DEV Community

Cover image for What are the most common tools for data pre-calculation and aggregation?
Evaldas Buinauskas
Evaldas Buinauskas

Posted on

What are the most common tools for data pre-calculation and aggregation?

Company, I work at, does data research and scraping which is later aggregated and published to our clients. We also try to denormalize data in order to provide faster data lookup in web applications.

Until now, we used mechanisms within SQL Server to do these aggregations. But recently this has became a bottleneck and processes take too much time to execute and overlap to business hours.

What are other tools that market uses to perform aggregations and pre-calculation outside of relational database? My discoveries include:

  • Apache Hadoop MapReduce
  • Apache Pig
  • Apache Spark

Top comments (2)

bgadrian profile image
Adrian B.G. • Edited

I am familiar with the technologies, but I have not used them yet. Because your requirements are very vague, I will list the most popular Apache solutions (there are other alternatives).

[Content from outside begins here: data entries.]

**src/mbo_defs.vh**
```
`ifndef MBO_DEFS_VH
`define MBO_DEFS_VH

// filter path select encoding
`define MBO_PATH_BYPASS     2'h0

// gain code reserved value
`define MBO_GAIN_RSVD       3'h7
`define MBO_GAIN_W          7
`define MBO_GAIN_ONE        7'h01

// modulator clock phase counter (clk_sys / 4)
`define MBO_PH_SYNC         2'h3
`define MBO_PH_RISE         2'h2
`define MBO_PH_STEP         2'h1

// data valid delay after modulator clock rise, ns, and the clock period
`define MBO_T_MCD_NS        100
`define MBO_T_CLK_NS        10
`define MBO_MCD_CYC         (`MBO_T_MCD_NS / `MBO_T_CLK_NS)

// recovery and stability figures
`define MBO_LIN_READS       31
`define MBO_SETTLE_READS    62
`define MBO_SAT_EXIT_MOD    12
`define MBO_SYNC_STABLE_MOD 16
`define MBO_SAT_RUN         16

`define MBO_CNT_W           7
`define MBO_CNT_ONE         7'h01
`define MBO_CNT_ZERO        7'h00

// recovery tracker states
`define MBO_RS_IDLE         4'h1
`define MBO_RS_SAT          4'h2
`define MBO_RS_SETTLE       4'h4
`define MBO_RS_DONE         4'h8

`endif

```
**src/mbo_density.v**
```verilog
`timescale 1ns/1ps
`include "mbo_defs.vh"

module mbo_density #(
	parameter WIN_LOG2 = 6
) (
	input  wire                clk_sys,
	input  wire                rst_n,
	input  wire                tick,
	input  wire                bit_in,
	output reg  [WIN_LOG2:0]   density_q,
	output reg                 done_q
);

	reg  [WIN_LOG2-1:0] pos_q;
	reg  [WIN_LOG2:0]   ones_q;
	wire [WIN_LOG2:0]   ones_d;
	wire                last;

	assign ones_d = ones_q + {{WIN_LOG2{1'b0}}, bit_in};
	assign last   = &pos_q;

	// ones count per window of 2**WIN_LOG2 samples, full scale near 90%
	always @(posedge clk_sys) begin
		if (!rst_n) begin
			pos_q     <= {WIN_LOG2{1'b0}};
			ones_q    <= {(WIN_LOG2+1){1'b0}};
			density_q <= {(WIN_LOG2+1){1'b0}};
			done_q    <= 1'b0;
		end else begin
			done_q <= 1'b0;
			if (tick) begin
				pos_q <= pos_q + {{(WIN_LOG2-1){1'b0}}, 1'b1};
				if (last) begin
					density_q <= ones_d; // RULE12
					ones_q    <= {(WIN_LOG2+1){1'b0}};
					done_q    <= 1'b1;
				end else begin
					ones_q <= ones_d;
				end
			end
		end
	end

endmodule

```
**src/mbo_modout.v**
```verilog
`timescale 1ns/1ps
`include "mbo_defs.vh"

// Summary of operation
// RULE1: gain codes 000..110 select 1 to 64
// RULE2: outside logic merges both bitstreams by formula
// RULE3: modulator output mode powers down filter
// RULE4: flag high while input exceeds full scale
// RULE5: flag sampled at half modulator rate
// RULE6: path select 00 makes pins outputs
// RULE7: otherwise pins are inputs, tied outside
// RULE8: modulator clock is master clock over four
// RULE9: sync captured on clock edge, resets phase
// RULE10: first rise three or five clocks after
// RULE11: two parallel bits per modulator clock
// RULE12: first stage ones density tracks input
// RULE13: overdrive recovery: 31 then 62 readings
// RULE14: saturation exit 12 cycles, then 62 conversions
// RULE15: data update after each modulator clock rise
// RULE16: stable bitstream within 16 modulator periods
// RULE17: flag drops at first clean half-rate sample
module mbo_modout #(
	parameter DENS_LOG2 = 6
) (
	input  wire                   clk_sys,
	input  wire                   rst_n,
	input  wire [2:0]             gain_select,
	input  wire [1:0]             filter_path_select,
	input  wire                   sync_in,
	input  wire                   overrange_cmp,
	input  wire                   first_stage_bit,
	input  wire                   second_stage_bit,
	input  wire                   conv_strobe,
	input  wire                   mclk_i,
	input  wire                   first_stage_i,
	input  wire                   second_stage_i,
	output reg                    mclk_o,
	output reg                    mclk_oe,
	output reg                    first_stage_o,
	output reg                    first_stage_oe,
	output reg                    second_stage_o,
	output reg                    second_stage_oe,
	output reg  [`MBO_GAIN_W-1:0] gain_value_q,
	output reg                    filter_enable_q,
	output reg                    overrange_flag,
	output reg                    stream_stable_q,
	output reg                    modulator_saturated_q,
	output reg                    sat_exit_late_q,
	output reg                    output_linear_q,
	output reg                    output_settled_q,
	output reg  [DENS_LOG2:0]     ones_density_q,
	output reg  [2:0]             pin_level_q
);

	localparam ST_IDLE   = `MBO_RS_IDLE;
	localparam ST_SAT    = `MBO_RS_SAT;
	localparam ST_SETTLE = `MBO_RS_SETTLE;
	localparam ST_DONE   = `MBO_RS_DONE;

	// two-flop synchronisers for every pin-side input
	// nothing but the second flop ever reads the first
	reg  [4:0] meta_q;
	reg  [4:0] sync_q;
	wire [4:0] raw_in;

	assign raw_in = {second_stage_i, first_stage_i, mclk_i, overrange_cmp, sync_in};

	always @(posedge clk_sys) begin
		if (!rst_n) begin
			meta_q <= 5'h00;
			sync_q <= 5'h00;
		end else begin
			meta_q <= raw_in;
			sync_q <= meta_q;
		end
	end

	wire sync_lvl = sync_q[0];
	wire ovr_lvl  = sync_q[1];
	wire [2:0] pin_lvl = sync_q[4:2];
	reg  sync_prev_q;
	wire sync_evt;

	assign sync_evt = sync_lvl & ~sync_prev_q;

	wire mod_mode = (filter_path_select == `MBO_PATH_BYPASS);

	// modulator clock divider; rises when the phase reaches two
	// tick_q marks the rise cycle; data and counters step one edge later
	reg  [1:0] phase_q;
	wire [1:0] phase_d;
	reg        tick_q;
	reg        half_q;

	assign phase_d = sync_evt ? `MBO_PH_SYNC : phase_q + `MBO_PH_STEP;

	always @(posedge clk_sys) begin
		if (!rst_n) begin
			sync_prev_q <= 1'b0;
			// reset enters the sync phase, so reset and sync give the same first rise
			phase_q     <= `MBO_PH_SYNC;
			tick_q      <= 1'b0;
			half_q      <= 1'b0;
			mclk_o      <= 1'b0;
		end else begin
			sync_prev_q <= sync_lvl;
			phase_q     <= phase_d; // RULE9
			// sync sets phase three, so rise comes three edges later
			mclk_o      <= phase_d[1] & ~sync_evt; // RULE8 RULE10
			tick_q      <= (phase_d == `MBO_PH_RISE); // RULE8
			if (sync_evt)
				half_q <= 1'b0;
			else if (tick_q)
				half_q <= ~half_q;
		end
	end

	// pin direction and filter power follow the path select
	// one cycle of lag: the pins turn together with the filter power
	always @(posedge clk_sys) begin
		if (!rst_n) begin
			mclk_oe         <= 1'b0;
			first_stage_oe  <= 1'b0;
			second_stage_oe <= 1'b0;
			filter_enable_q <= 1'b1;
			pin_level_q     <= 3'h0;
		end else begin
			mclk_oe         <= mod_mode; // RULE6 RULE7
			first_stage_oe  <= mod_mode; // RULE6 RULE7
			second_stage_oe <= mod_mode; // RULE6 RULE7
			filter_enable_q <= ~mod_mode; // RULE3
			if (!mod_mode)
				pin_level_q <= pin_lvl; // RULE7
		end
	end

	// data change one clock after the modulator clock rise, inside 100 ns
	always @(posedge clk_sys) begin
		if (!rst_n) begin
			first_stage_o  <= 1'b0;
			second_stage_o <= 1'b0;
		end else if (tick_q) begin
			first_stage_o  <= first_stage_bit; // RULE11 RULE15
			second_stage_o <= second_stage_bit; // RULE11 RULE15
		end
	end

	// stream considered stable a fixed number of modulator periods after sync
	// every new sync restarts the count, so a burst of syncs keeps it low
	reg [`MBO_CNT_W-1:0] stab_cnt_q;

	always @(posedge clk_sys) begin
		if (!rst_n) begin
			stab_cnt_q      <= `MBO_CNT_ZERO;
			stream_stable_q <= 1'b0;
		end else if (sync_evt) begin
			stab_cnt_q      <= `MBO_CNT_ZERO;
			stream_stable_q <= 1'b0;
		end else if (tick_q && !stream_stable_q) begin
			stab_cnt_q <= stab_cnt_q + `MBO_CNT_ONE;
			if (stab_cnt_q == `MBO_SYNC_STABLE_MOD - 1)
				stream_stable_q <= 1'b1; // RULE16
		end
	end

	// gain decode; the reserved code keeps the previous gain
	// holding avoids a step to an undefined gain while the code is rewritten
	always @(posedge clk_sys) begin
		if (!rst_n)
			gain_value_q <= `MBO_GAIN_ONE;
		else if (gain_select != `MBO_GAIN_RSVD)
			gain_value_q <= `MBO_GAIN_ONE << gain_select; // RULE1
	end

	// over-range flag: comparator level sampled every second modulator tick
	// the comparator threshold itself (100% +-2.5%) lives in the analog front end
	// a flag pulse therefore lasts at least one half-rate period, eight clocks
	wire half_tick = tick_q & half_q;

	always @(posedge clk_sys) begin
		if (!rst_n)
			overrange_flag <= 1'b0;
		else if (half_tick)
			overrange_flag <= ovr_lvl; // RULE4 RULE5 RULE17
	end

	// saturation: first stage stuck at one level for a long run
	// limitation: a long run of equal bits near full scale also reads as saturated
	reg [`MBO_CNT_W-1:0] run_cnt_q;
	reg                  last_bit_q;
	wire                 sat_now;

	assign sat_now = (run_cnt_q >= `MBO_SAT_RUN);

	always @(posedge clk_sys) begin
		if (!rst_n) begin
			run_cnt_q             <= `MBO_CNT_ZERO;
			last_bit_q            <= 1'b0;
			modulator_saturated_q <= 1'b0;
		end else if (tick_q) begin
			last_bit_q <= first_stage_bit;
			if (first_stage_bit != last_bit_q)
				run_cnt_q <= `MBO_CNT_ZERO;
			else if (!sat_now)
				run_cnt_q <= run_cnt_q + `MBO_CNT_ONE;
			modulator_saturated_q <= sat_now; // RULE14
		end
	end

	// recovery tracker: counts modulator ticks out of saturation, then readings
	reg  [3:0]            rs_q;
	reg  [3:0]            rs_d;
	reg  [`MBO_CNT_W-1:0] rcnt_q;
	reg                   flag_prev_q;
	wire                  flag_fall;
	wire                  lin_ready;

	assign flag_fall = flag_prev_q & ~overrange_flag;

	always @* begin
		rs_d = rs_q;
		case (rs_q)
			ST_IDLE: begin
				if (flag_fall)
					rs_d = modulator_saturated_q ? ST_SAT : ST_SETTLE;
			end
			ST_SAT: begin
				if (!modulator_saturated_q)
					rs_d = ST_SETTLE;
			end
			ST_SETTLE: begin
				if (rcnt_q == `MBO_SETTLE_READS)
					rs_d = ST_DONE;
			end
			ST_DONE: begin
				if (overrange_flag)
					rs_d = ST_IDLE;
			end
			default: begin
				rs_d = ST_IDLE;
			end
		endcase
		// a new over-range always restarts the recovery
		if (overrange_flag && rs_q != ST_DONE)
			rs_d = ST_IDLE;
	end

	// the tick count left over from saturation must not pass for readings
	assign lin_ready = (rs_q == ST_SETTLE) && (rs_d == ST_SETTLE) && (rcnt_q >= `MBO_LIN_READS);

	// one counter serves both phases: ticks in saturation, readings after it
	always @(posedge clk_sys) begin
		if (!rst_n)
			rcnt_q <= `MBO_CNT_ZERO;
		else if (rs_d != rs_q)
			rcnt_q <= `MBO_CNT_ZERO;
		else if (rs_q == ST_SAT && tick_q)
			rcnt_q <= rcnt_q + `MBO_CNT_ONE;
		else if (rs_q == ST_SETTLE && conv_strobe && filter_enable_q)
			rcnt_q <= rcnt_q + `MBO_CNT_ONE; // RULE3
	end

	// tracker state, sticky late flag and per-cycle recovery status
	always @(posedge clk_sys) begin
		if (!rst_n) begin
			rs_q             <= ST_DONE;
			flag_prev_q      <= 1'b0;
			sat_exit_late_q  <= 1'b0;
			output_linear_q  <= 1'b1;
			output_settled_q <= 1'b1;
		end else begin
			flag_prev_q <= overrange_flag;
			rs_q        <= rs_d;
			// saturation must clear within 12 modulator cycles
			if (rs_q == ST_SAT && rcnt_q >= `MBO_SAT_EXIT_MOD)
				sat_exit_late_q <= 1'b1; // RULE14
			else if (rs_q == ST_IDLE)
				sat_exit_late_q <= 1'b0;
			output_linear_q  <= (rs_d == ST_DONE) || lin_ready; // RULE13
			output_settled_q <= (rs_d == ST_DONE); // RULE13 RULE14
		end
	end

	// ones density of the first-stage stream
	// limitation: the figure lags the input by up to one full window
	wire [DENS_LOG2:0] dens;
	wire               dens_done;

	mbo_density #(
		.WIN_LOG2 (DENS_LOG2)
	) u_dens (
		.clk_sys   (clk_sys),
		.rst_n     (rst_n),
		.tick      (tick_q),
		.bit_in    (first_stage_bit),
		.density_q (dens),
		.done_q    (dens_done)
	);

	always @(posedge clk_sys) begin
		if (!rst_n)
			ones_density_q <= {(DENS_LOG2+1){1'b0}};
		else if (dens_done)
			ones_density_q <= dens; // RULE12
	end

endmodule

```
**config.mk**
```make
export PLATFORM = sky130hd
export DESIGN_NAME = mbo_modout
export DESIGN_NICKNAME = d
export VERILOG_FILES = /design/src/mbo_density.v /design/src/mbo_modout.v
export VERILOG_INCLUDE_DIRS = /design/src
export SDC_FILE = /design/constraint.sdc
export NUM_CORES = 1
export LEC_CHECK = 0
export BUFFER_PORTS_ARGS = -buffer_cell sky130_fd_sc_hd__buf_2
export CORE_UTILIZATION = 54
export DETAILED_ROUTE_END_ITERATION = 6
export MAX_ROUTING_LAYER = met4
export PLACE_DENSITY = 0.71
export SLEW_MARGIN = 20
export SYNTH_ARGS = -nofsm -noshare
export SYNTH_HDL_FRONTEND = slang
export SYNTH_HIERARCHICAL = 1
export SYNTH_SLANG_ARGS = --single-unit
```
**constraint.sdc**
```tcl
create_clock -name clk_sys -period 4.1 [get_ports clk_sys]
set_input_delay 1.025 -clock clk_sys [delete_from_list [all_inputs] [get_ports clk_sys]]
set_output_delay 1.025 -clock clk_sys [all_outputs]
set_load 0.01 [all_outputs]
```
==> flow_summary.html, run 1 <==
<table>
<tr><th>Metric</th><th>Value</th></tr>
<tr><th colspan="2">Global routing</th></tr>
<tr><td>Number of global-route vias before repair</td><td>2681</td></tr>
<tr><td>Grt ovf</td><td>0</td></tr>
<tr><td>Initial antenna violation count</td><td>0</td></tr>
<tr><td>Total routing usage reported by global routing</td><td>20.0%</td></tr>
<tr><td>Largest net degree at the start of global routing</td><td>49</td></tr>
<tr><td>First-pass GRT wire length</td><td>11800 µm</td></tr>
<tr><th colspan="2">Synth</th></tr>
<tr><td>Synth Flop Type</td><td>sky130_fd_sc_hd__dfxtp_1</td></tr>
<tr><td>Total nets after synthesis</td><td>435</td></tr>
<tr><td>Syn. warnings</td><td>6</td></tr>
<tr><td>Syn Inst Count</td><td>411</td></tr>
<tr><td>Synth cell types</td><td>58</td></tr>
<tr><td>Number of flops mapped to enable cells by yosys</td><td>0</td></tr>
<tr><td>Flip-flop and latch count after synthesis</td><td>90</td></tr>
<tr><td>Portion of the post-synthesis area used by sequential elements</td><td>46.4%</td></tr>
<tr><td>Share of synthesized registers carrying an async set or reset</td><td>0%</td></tr>
<tr><td>Syn avg cell area</td><td>9.44 µm²</td></tr>
<tr><td>Cell area after synthesis</td><td>3880 µm²</td></tr>
<tr><th colspan="2">CTS</th></tr>
<tr><td>Number of hold buffers added after CTS</td><td>0</td></tr>
<tr><td>Insertion delay to the later sink of the worst-skew pair</td><td>340 ps</td></tr>
<tr><td>Maximum number of buffers from clock root to sink</td><td>2</td></tr>
<tr><td>Total clock buffers created by CTS</td><td>9</td></tr>
<tr><td>Post-cts gate resize count</td><td>0</td></tr>
<tr><td>Clock transition at path regs</td><td>80 ps</td></tr>
<tr><td>Number of post-CTS setup repair buffers</td><td>0</td></tr>
<tr><td>Clock sinks</td><td>90</td></tr>
<tr><td>H-tree levels</td><td>3</td></tr>
<tr><td>Master cell of the clock root buffer</td><td>sky130_fd_sc_hd__clkbuf_8</td></tr>
<tr><td>CTS tree</td><td>yes</td></tr>
<tr><th colspan="2">Finish</th></tr>
<tr><td>Most common library cell in the layout ignoring fill and taps</td><td>sky130_fd_sc_hd__dfxtp_1</td></tr>
<tr><td>Layout-stage area growth over the synthesis result</td><td>11.0%</td></tr>
<tr><td>Diodes inserted</td><td>0</td></tr>
<tr><td>Most used cells in the layout excluding fill and tap cells</td><td>sky130_fd_sc_hd__dfxtp_1 (90), sky130_fd_sc_hd__buf_2 (44), sky130_fd_sc_hd__nor2_1 (31), sky130_fd_sc_hd__nand2_1 (26), sky130_fd_sc_hd__o21ai_0 (20)</td></tr>
<tr><td>Layout cell share with drive strength beyond 1</td><td>16.7%</td></tr>
<tr><td>Layout Nets</td><td>467</td></tr>
<tr><th colspan="2">Timing</th></tr>
<tr><td>Count of endpoints failing setup in the final report</td><td>0</td></tr>
<tr><td>Slew @ Worst Pin</td><td>695 ps</td></tr>
<tr><td>Setup slack after layout</td><td>1800 ps</td></tr>
<tr><td>Worst hold-check slack</td><td>431 ps</td></tr>
<tr><td>Fmax achieved</td><td>436 MHz</td></tr>
<tr><td>Count of pins over their slew limit</td><td>0</td></tr>
<tr><td>Post-layout minimum cycle time</td><td>2300 ps</td></tr>
<tr><td>Hold Violations, Final</td><td>0</td></tr>
<tr><td>Worst clock skew on the final layout</td><td>7.07 ps</td></tr>
<tr><td>Fin Setup TNS</td><td>0 ps</td></tr>
<tr><td>Unrepaired setup endpoints after global routing</td><td>no</td></tr>
<tr><td>Post-route fraction of the period consumed by the critical path</td><td>56.0%</td></tr>
<tr><td>Worst max-slew margin expressed relative to the limit</td><td>53.3%</td></tr>
<tr><th colspan="2">Drt</th></tr>
<tr><td>Remaining routing DRC violations</td><td>0</td></tr>
<tr><td>Wire length after detailed routing</td><td>6780 µm</td></tr>
<tr><td>Initial detailed-routing violation count</td><td>92</td></tr>
<tr><td>Via density per instance</td><td>5.33</td></tr>
<tr><td>Number of vias after detailed routing</td><td>2901</td></tr>
<tr><td>Detailed Routing Iterations Pass 1</td><td>4</td></tr>
<tr><td>WL per Instance</td><td>12.5 µm</td></tr>
<tr><td>Detail Route Antenna Nets</td><td>0</td></tr>
<tr><th colspan="2">Flow run</th></tr>
<tr><td>Total of max-cap violations</td><td>0</td></tr>
<tr><th colspan="2">Setup path</th></tr>
<tr><td>Startpoint of the most critical register-to-register path</td><td>rs_q[2]</td></tr>
<tr><td>Setup crit end kind</td><td>register</td></tr>
<tr><td>Worst path arrival time</td><td>2540 ps</td></tr>
<tr><td>List of cells traversed by the critical path</td><td>buf_2 -&gt; clkinv_1 -&gt; a311oi_1</td></tr>
<tr><td>RR Endpoint</td><td>rcnt_q[4]</td></tr>
<tr><td>Slowest cell on crit path</td><td>sky130_fd_sc_hd__clkinv_1</td></tr>
<tr><td>Launching element type of the critical path</td><td>input pin</td></tr>
<tr><td>Crit path largest cell delay</td><td>620 ps</td></tr>
<tr><td>Setup CP Type</td><td>in2reg</td></tr>
<tr><td>Largest driver fanout on the critical path</td><td>48</td></tr>
<tr><td>Req. time, crit path</td><td>4350 ps</td></tr>
<tr><td>Register-to-register path setup slack</td><td>1900 ps</td></tr>
<tr><td>Worst Reg2Reg Path Length in Cells</td><td>5</td></tr>
<tr><th colspan="2">Power</th></tr>
<tr><td>Total Power Consumption</td><td>1.61 mW</td></tr>
<tr><td>Lkg Pwr</td><td>1.60 nW</td></tr>
<tr><td>Worst vdd ir</td><td>0.259 mV</td></tr>
<tr><td>P per Cell Area</td><td>374 nW/µm²</td></tr>
<tr><th colspan="2">Floorplan</th></tr>
<tr><td>Total core area</td><td>6870 µm²</td></tr>
<tr><td>Chip Width</td><td>86.8 µm</td></tr>
<tr><td>Starting density of the core</td><td>56.5%</td></tr>
<tr><td>Number of placement rows</td><td>30</td></tr>
<tr><td>Die Y</td><td>86.8 µm</td></tr>
<tr><td>Top-level port count</td><td>45</td></tr>
<tr><td>Die footprint</td><td>7530 µm²</td></tr>
<tr><th colspan="2">Hold path</th></tr>
<tr><td>Number of cells on the worst hold path</td><td>1</td></tr>
<tr><td>Worst Hold Path EP</td><td>phase_q[0]</td></tr>
<tr><td>Origin of the worst min-delay path</td><td>phase_q[0]</td></tr>
<tr><td>Worst Hold Class</td><td>reg2reg</td></tr>
<tr><th colspan="2">Place</th></tr>
<tr><td>Post-place setup slack</td><td>1430 ps</td></tr>
<tr><td>Estimated wirelength of the detail-placed design</td><td>4660 µm</td></tr>
<tr><td>Placer Congestion</td><td>0.798</td></tr>
<tr><td>PortBufs</td><td>44</td></tr>
<tr><th colspan="2">Run status</th></tr>
<tr><td>Result of the run</td><td>completed</td></tr>
</table>
==> Yosys cell counts (2+ instances only) <==
master | number | area (µm²)
sky130_fd_sc_hd__nand2_1 | 26 | 97.6
sky130_fd_sc_hd__o21ai_0 | 21 | 105
sky130_fd_sc_hd__buf_4 | 3 | 22.5
sky130_fd_sc_hd__o211ai_1 | 6 | 45.0
sky130_fd_sc_hd__mux2i_1 | 12 | 120
sky130_fd_sc_hd__a21boi_0 | 6 | 45.0
sky130_fd_sc_hd__nor2b_1 | 13 | 81.3
sky130_fd_sc_hd__a31oi_1 | 5 | 31.3
sky130_fd_sc_hd__a311o_1 | 2 | 20.0
sky130_fd_sc_hd__a211oi_1 | 3 | 22.5
sky130_fd_sc_hd__ha_1 | 9 | 113
sky130_fd_sc_hd__buf_1 | 2 | 7.51
sky130_fd_sc_hd__nand2b_1 | 5 | 31.3
sky130_fd_sc_hd__o21ai_1 | 3 | 15.0
sky130_fd_sc_hd__nand3_1 | 19 | 95.1
sky130_fd_sc_hd__and4_1 | 4 | 35.0
sky130_fd_sc_hd__clkbuf_1 | 10 | 37.5
sky130_fd_sc_hd__or3_2 | 2 | 15.0
sky130_fd_sc_hd__nand4_1 | 5 | 31.3
sky130_fd_sc_hd__o311ai_0 | 2 | 17.5
sky130_fd_sc_hd__dfxtp_1 | 90 | 1800
sky130_fd_sc_hd__nand3b_1 | 2 | 15.0
sky130_fd_sc_hd__xnor2_1 | 16 | 140
sky130_fd_sc_hd__buf_2 | 8 | 40.0
sky130_fd_sc_hd__nor3_2 | 3 | 30.0
sky130_fd_sc_hd__o21a_1 | 2 | 15.0
sky130_fd_sc_hd__and2_1 | 15 | 93.8
sky130_fd_sc_hd__nor2_1 | 31 | 116
sky130_fd_sc_hd__inv_1 | 12 | 45.0
sky130_fd_sc_hd__and3_1 | 4 | 25.0
sky130_fd_sc_hd__nor4b_1 | 2 | 17.5
sky130_fd_sc_hd__xor2_1 | 12 | 105
sky130_fd_sc_hd__o31ai_1 | 2 | 15.0
sky130_fd_sc_hd__a21oi_1 | 17 | 85.1
sky130_fd_sc_hd__nor3_1 | 13 | 65.1
sky130_fd_sc_hd__or3_1 | 2 | 12.5
==> power by group <==
group          internal [mW]  switching, mW  total (mW)
Clock                  0.299          0.291       0.590
Combinational         0.0441         0.0584       0.102
Sequential             0.897         0.0216       0.918
Total                   1.24          0.371        1.61
==> flip-flops by register name, indices dropped and copies added, names as in the netlist, 3 cells and up <==
register          count
gain_value_q          7
ones_density_q        7
rcnt_q                7
run_cnt_q             7
stab_cnt_q            7
u_dens/density_q      7
u_dens/ones_q         7
u_dens/pos_q          6
meta_q                5
sync_q                5
rs_q                  4
pin_level_q           3
==> how the worst max path moves through the flow <==
stage	start	end	slack, ps	depth (start not counted)
2_1_floorplan	first_stage_bit	u_dens/ones_q[6]	1970	5
3_3_place_gp	rst_n	u_dens/density_q[6]	1490	3
4_1_cts	rst_n	u_dens/density_q[6]	1780	3
5_1_grt	rst_n	u_dens/density_q[6]	1560	3
6_report	rst_n	u_dens/density_q[6]	1800	3
3_5_place_dp	rst_n	u_dens/density_q[6]	1430	3
==> cell families (layout without fill, tap and decap cells) <==
family	count (synthesis)	in the layout	synth area share (%)
buf+inv	37	74	4.32
xor+xnor	29	29	7.03
simple gates	152	152	21.6
compound gates	81	81	14.3
mux	13	13	3.39
fa+ha+maj	9	9	2.90
flops	90	90	46.4
==> critical path: cells and delay by family <==
kind	cells	cell delay [ps]
AO/OA/AOI/OAI	1	350
buffers and inverters	2	1150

Even Google (its creator) does not use MapReduce anymore, they made a new framework, more flexible that is under the Apache umbrella (Beam):

So just a quick oversight:

  • to move the data from your data-lake to the processing units, and back: Apache NiFi or Apache Airflow, perhaps with a Kafka on the way, if needed
    These tools also allows Data Enrichment!

  • to process your data: Beam, Flink (they both support batch + streaming), or Spark (especially if you have any ML algorithms). If it is text based you may need something on Lucene (Solr or ElasticSearch).

Managed solutions would be BigQuery/BigTable, managed Spark and more:

buinauskas profile image
Evaldas Buinauskas • Edited


Requirements are vague because I just didn't want to go too much into details.

I haven't heard about Apache Beam yet, but this looks quite interesting. Will definitely look at it!